==> src/rtl/adc_rdout_fsm.sv <==
module adc_rdout_fsm
    import adc_rdout_pkg::*;
#(
    parameter int WORD_W = 16,
    localparam int CNT_W = $clog2(WORD_W)
) (
    input  logic              clk,
    input  logic              rst_n,
    input  logic              frame_lvl_i,
    input  logic              frame_fall_i,
    input  logic              sclk_lvl_i,
    input  logic              sclk_rise_i,
    input  logic [WORD_W-1:0] load_word_i,
    output logic              sdo_o,
    output logic              sdo_oe_o
);
    localparam logic [CNT_W-1:0] LAST = CNT_W'(WORD_W - 1);

    rd_state_t         state_q, state_d;
    logic [CNT_W-1:0]  cnt_q, cnt_d;
    logic [WORD_W-1:0] sh_q, sh_d;

    always_ff @(posedge clk or negedge rst_n) begin
        if (!rst_n) begin
            state_q <= RD_IDLE;
            cnt_q   <= '0;
            sh_q    <= '0;
        end else begin
            state_q <= state_d;
            cnt_q   <= cnt_d;
            sh_q    <= sh_d;
        end
    end

    always_comb begin
        state_d = state_q;
        cnt_d   = cnt_q;
        sh_d    = sh_q;
        unique case (state_q)
            RD_IDLE: begin
                if (frame_fall_i) begin
                    sh_d    = load_word_i;
                    cnt_d   = '0;
                    state_d = sclk_lvl_i ? RD_SHIFT : RD_ARM;
                end
            end
            RD_ARM: begin
                if (frame_lvl_i)
                    state_d = RD_IDLE;
                else if (sclk_rise_i)
                    state_d = RD_SHIFT;
            end
            RD_SHIFT: begin
                if (frame_lvl_i)
                    state_d = RD_IDLE;
                else if (sclk_rise_i) begin
                    if (cnt_q == LAST)
                        state_d = RD_IDLE;
                    else begin
                        sh_d  = {sh_q[WORD_W-2:0], 1'b0};
                        cnt_d = cnt_q + 1'b1;
                    end
                end
            end
            default: state_d = RD_IDLE;
        endcase
    end

    always_comb begin
        sdo_oe_o = (state_q == RD_SHIFT);
        sdo_o    = sdo_oe_o & sh_q[WORD_W-1];
    end
endmodule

Requirement:
Write down, word for word, the lines above from the one containing "state_d = RD_SHIFT;" through the one containing "if (cnt_q == LAST)", both ends included.

Final answer:
                    state_d = RD_SHIFT;
            end
            RD_SHIFT: begin
                if (frame_lvl_i)
                    state_d = RD_IDLE;
                else if (sclk_rise_i) begin
                    if (cnt_q == LAST)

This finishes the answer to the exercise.